* **TASK DETAILS**
Whenever a line in the records below holds the string "routing", include it in the count, and state the number alone.
(Beginning of STORED DATA)
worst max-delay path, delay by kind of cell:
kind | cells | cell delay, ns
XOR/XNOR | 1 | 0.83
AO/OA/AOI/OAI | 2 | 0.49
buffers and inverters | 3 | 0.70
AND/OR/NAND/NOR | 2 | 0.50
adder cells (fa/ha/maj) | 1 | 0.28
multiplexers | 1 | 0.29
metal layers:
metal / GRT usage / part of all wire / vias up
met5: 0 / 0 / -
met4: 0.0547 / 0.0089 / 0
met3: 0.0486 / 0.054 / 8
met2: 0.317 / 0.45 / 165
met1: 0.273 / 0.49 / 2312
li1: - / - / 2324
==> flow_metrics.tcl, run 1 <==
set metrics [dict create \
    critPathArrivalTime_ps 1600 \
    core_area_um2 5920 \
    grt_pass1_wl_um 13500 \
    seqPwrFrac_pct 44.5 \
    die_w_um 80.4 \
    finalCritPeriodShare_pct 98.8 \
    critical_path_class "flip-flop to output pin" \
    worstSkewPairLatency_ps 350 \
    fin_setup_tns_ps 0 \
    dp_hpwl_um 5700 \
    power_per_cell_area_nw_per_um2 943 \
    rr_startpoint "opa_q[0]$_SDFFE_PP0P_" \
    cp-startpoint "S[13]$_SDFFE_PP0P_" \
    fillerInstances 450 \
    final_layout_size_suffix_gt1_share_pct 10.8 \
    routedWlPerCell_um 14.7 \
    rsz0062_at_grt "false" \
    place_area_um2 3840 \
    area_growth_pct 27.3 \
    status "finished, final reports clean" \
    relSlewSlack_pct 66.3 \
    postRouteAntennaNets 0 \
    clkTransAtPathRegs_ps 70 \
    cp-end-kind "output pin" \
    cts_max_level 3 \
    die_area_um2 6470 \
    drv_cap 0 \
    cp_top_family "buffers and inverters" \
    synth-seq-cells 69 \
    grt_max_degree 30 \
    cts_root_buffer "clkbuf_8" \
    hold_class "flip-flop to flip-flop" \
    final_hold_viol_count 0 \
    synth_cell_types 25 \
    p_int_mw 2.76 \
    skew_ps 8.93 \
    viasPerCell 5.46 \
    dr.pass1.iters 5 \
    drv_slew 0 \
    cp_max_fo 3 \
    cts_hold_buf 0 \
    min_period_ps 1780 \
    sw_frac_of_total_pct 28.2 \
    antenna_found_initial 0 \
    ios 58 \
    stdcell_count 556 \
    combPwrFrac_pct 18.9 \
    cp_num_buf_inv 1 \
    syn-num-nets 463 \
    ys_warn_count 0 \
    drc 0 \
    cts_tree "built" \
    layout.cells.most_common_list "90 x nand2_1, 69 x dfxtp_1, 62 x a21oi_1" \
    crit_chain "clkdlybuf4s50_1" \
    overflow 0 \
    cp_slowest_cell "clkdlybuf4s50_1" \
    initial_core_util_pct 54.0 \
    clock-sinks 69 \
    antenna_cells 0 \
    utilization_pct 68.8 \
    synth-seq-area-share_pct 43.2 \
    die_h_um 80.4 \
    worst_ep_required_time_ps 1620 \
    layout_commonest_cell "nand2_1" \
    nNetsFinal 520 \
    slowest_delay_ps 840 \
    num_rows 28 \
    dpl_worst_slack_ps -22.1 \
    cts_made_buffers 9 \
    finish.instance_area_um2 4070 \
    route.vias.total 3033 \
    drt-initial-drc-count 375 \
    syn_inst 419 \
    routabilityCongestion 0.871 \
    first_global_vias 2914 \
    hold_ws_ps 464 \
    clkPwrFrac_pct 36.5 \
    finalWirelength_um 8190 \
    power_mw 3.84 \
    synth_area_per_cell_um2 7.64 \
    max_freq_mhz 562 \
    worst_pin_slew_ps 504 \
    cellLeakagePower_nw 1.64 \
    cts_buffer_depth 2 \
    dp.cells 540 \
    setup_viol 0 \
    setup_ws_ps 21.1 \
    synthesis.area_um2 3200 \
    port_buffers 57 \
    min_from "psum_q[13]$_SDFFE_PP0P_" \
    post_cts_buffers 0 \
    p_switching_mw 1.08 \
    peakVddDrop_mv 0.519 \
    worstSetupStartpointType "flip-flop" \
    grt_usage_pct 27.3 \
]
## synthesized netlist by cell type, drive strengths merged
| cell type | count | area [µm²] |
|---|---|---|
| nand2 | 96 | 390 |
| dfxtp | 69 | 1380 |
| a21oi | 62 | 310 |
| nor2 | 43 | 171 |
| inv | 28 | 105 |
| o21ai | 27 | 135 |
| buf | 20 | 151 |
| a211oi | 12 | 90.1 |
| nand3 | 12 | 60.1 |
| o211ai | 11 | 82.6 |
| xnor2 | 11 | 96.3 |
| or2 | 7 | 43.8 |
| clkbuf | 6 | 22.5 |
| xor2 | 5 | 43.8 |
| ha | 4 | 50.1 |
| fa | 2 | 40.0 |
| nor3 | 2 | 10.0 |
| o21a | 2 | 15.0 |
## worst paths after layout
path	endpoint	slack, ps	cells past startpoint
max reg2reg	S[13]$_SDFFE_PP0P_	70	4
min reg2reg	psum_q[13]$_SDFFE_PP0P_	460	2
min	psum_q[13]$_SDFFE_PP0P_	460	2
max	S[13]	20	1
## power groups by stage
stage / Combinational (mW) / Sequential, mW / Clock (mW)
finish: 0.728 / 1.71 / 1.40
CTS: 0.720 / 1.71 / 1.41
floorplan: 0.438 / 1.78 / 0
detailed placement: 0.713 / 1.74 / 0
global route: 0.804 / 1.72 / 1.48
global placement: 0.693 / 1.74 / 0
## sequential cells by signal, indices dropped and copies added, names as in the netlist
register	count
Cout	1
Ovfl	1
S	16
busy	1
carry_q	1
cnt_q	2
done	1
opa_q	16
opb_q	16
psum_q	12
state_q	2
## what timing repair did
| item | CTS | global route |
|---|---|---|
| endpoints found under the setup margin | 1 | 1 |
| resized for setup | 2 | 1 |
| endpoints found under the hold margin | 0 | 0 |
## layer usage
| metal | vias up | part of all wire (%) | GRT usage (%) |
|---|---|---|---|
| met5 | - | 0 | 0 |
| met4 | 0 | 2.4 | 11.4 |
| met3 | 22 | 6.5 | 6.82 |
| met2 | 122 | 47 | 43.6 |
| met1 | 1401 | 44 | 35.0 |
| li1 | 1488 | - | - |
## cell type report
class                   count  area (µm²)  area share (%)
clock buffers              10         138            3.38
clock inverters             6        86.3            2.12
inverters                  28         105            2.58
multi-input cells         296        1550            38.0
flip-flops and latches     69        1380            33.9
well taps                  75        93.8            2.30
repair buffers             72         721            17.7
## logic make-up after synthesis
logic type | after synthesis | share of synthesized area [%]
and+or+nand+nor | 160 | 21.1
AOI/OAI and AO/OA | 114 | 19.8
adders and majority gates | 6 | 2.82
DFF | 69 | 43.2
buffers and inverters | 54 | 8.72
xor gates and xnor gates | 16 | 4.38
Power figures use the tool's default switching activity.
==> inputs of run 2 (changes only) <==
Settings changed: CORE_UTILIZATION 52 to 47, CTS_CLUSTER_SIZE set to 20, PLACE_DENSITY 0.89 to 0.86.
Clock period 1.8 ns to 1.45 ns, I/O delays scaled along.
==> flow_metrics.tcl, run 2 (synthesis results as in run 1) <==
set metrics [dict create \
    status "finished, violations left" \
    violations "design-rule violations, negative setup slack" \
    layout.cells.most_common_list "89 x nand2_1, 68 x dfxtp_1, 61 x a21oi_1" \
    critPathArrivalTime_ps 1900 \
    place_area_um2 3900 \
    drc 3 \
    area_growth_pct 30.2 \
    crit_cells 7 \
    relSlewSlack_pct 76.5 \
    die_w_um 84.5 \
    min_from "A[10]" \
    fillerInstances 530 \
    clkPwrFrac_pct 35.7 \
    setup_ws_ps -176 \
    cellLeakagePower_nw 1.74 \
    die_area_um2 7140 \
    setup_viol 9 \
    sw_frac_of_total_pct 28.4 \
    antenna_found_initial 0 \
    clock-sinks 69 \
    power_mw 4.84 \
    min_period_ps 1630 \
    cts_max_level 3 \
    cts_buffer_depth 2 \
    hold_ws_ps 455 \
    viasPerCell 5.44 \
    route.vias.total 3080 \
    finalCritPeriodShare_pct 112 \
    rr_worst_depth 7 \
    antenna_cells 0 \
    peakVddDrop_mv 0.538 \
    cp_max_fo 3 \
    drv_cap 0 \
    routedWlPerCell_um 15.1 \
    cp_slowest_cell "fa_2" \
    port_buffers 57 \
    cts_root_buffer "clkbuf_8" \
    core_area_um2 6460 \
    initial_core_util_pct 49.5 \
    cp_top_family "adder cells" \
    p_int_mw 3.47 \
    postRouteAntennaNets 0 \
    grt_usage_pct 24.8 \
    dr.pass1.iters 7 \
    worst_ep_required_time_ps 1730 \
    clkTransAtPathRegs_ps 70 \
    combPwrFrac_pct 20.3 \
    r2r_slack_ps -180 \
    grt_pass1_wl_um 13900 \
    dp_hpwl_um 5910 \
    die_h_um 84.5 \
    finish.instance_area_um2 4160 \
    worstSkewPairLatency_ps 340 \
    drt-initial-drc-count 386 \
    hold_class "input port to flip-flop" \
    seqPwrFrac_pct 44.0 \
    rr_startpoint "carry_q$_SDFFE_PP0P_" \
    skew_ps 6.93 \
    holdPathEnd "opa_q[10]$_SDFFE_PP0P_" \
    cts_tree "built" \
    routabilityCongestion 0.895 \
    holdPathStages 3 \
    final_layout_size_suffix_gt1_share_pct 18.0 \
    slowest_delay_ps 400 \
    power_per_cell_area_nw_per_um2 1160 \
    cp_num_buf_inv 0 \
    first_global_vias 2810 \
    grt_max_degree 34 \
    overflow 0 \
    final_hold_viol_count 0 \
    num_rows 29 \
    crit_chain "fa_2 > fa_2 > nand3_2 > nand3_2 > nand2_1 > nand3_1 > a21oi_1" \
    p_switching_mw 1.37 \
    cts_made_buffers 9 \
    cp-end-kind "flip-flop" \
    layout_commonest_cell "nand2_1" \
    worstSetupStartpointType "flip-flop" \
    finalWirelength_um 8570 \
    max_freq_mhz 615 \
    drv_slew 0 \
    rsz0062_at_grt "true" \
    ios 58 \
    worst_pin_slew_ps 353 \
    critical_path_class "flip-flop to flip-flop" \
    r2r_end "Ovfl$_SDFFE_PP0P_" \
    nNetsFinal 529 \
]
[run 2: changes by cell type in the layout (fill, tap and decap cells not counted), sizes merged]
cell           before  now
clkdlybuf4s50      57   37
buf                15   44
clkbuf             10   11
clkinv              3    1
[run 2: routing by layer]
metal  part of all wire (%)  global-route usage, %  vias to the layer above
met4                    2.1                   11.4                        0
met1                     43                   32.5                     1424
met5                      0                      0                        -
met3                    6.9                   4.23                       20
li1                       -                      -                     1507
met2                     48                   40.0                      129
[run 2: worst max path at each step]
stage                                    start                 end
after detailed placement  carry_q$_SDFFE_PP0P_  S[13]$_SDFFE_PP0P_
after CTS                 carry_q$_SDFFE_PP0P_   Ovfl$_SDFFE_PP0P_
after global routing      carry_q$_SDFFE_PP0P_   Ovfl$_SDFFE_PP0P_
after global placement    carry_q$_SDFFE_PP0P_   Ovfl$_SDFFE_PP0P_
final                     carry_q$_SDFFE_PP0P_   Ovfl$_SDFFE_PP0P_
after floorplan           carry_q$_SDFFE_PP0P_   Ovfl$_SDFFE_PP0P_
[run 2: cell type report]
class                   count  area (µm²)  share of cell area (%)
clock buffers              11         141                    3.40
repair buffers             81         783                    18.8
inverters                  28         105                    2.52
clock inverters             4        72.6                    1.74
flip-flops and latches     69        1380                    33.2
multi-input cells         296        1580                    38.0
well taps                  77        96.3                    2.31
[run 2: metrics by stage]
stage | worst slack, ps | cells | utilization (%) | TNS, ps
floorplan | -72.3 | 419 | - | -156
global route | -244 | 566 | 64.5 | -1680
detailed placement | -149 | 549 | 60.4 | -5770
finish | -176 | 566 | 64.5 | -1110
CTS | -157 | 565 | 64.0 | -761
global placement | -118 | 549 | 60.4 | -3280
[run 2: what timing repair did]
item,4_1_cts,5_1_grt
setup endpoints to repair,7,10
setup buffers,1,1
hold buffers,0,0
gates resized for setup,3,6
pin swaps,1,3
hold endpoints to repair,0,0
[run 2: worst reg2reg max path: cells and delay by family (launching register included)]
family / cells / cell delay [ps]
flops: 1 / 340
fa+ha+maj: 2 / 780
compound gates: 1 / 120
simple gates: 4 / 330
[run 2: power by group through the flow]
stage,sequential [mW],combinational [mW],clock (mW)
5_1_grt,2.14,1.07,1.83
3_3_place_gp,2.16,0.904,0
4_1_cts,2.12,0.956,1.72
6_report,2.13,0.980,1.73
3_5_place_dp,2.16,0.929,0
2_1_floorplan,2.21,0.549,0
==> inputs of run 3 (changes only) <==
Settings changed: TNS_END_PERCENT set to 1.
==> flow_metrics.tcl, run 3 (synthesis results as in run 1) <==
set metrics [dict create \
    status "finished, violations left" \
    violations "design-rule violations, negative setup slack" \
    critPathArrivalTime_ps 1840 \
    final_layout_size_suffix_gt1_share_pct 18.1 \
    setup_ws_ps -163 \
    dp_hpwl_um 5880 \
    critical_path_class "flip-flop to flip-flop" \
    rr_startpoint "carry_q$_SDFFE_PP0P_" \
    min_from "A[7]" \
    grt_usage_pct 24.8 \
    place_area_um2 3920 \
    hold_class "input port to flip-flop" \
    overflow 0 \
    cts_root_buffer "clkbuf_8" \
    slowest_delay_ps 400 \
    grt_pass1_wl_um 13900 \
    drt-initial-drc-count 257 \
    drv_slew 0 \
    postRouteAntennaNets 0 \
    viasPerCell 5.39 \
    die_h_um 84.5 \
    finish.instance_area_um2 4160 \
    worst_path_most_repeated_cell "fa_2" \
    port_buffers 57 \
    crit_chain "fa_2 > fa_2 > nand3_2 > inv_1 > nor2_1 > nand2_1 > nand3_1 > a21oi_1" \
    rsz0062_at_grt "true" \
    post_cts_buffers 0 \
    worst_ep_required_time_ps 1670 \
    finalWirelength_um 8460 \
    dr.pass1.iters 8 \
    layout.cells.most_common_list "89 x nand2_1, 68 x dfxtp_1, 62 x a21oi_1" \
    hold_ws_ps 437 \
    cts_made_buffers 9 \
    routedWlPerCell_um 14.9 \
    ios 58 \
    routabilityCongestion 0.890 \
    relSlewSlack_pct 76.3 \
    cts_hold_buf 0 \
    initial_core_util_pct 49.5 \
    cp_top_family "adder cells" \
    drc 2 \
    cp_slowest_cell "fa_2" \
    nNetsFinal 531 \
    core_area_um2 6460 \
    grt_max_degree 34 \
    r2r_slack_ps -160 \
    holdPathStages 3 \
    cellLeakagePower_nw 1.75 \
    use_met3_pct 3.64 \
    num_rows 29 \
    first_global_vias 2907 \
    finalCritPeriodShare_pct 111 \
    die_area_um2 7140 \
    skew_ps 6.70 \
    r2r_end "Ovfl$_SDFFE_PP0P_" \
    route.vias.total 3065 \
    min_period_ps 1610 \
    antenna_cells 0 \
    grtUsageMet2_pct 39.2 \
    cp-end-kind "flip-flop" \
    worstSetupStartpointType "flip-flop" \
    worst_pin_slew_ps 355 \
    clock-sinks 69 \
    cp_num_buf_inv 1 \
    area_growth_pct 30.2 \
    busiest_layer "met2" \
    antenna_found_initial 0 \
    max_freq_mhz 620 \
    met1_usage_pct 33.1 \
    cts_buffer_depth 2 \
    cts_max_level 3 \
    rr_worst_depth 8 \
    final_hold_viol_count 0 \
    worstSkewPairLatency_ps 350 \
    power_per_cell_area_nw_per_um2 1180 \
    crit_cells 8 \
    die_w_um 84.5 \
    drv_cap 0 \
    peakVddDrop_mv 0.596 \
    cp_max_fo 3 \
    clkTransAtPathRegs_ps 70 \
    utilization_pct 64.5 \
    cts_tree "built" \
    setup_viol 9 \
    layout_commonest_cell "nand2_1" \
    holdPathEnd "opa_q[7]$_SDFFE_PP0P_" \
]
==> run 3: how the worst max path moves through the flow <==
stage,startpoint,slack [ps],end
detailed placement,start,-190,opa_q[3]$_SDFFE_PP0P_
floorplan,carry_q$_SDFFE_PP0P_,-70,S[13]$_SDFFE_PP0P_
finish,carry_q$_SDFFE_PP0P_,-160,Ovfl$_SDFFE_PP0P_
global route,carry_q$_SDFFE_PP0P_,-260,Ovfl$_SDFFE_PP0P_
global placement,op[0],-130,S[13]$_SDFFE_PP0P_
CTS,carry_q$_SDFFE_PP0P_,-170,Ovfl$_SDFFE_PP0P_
(End of STORED DATA)
* **THE ANSWER**
2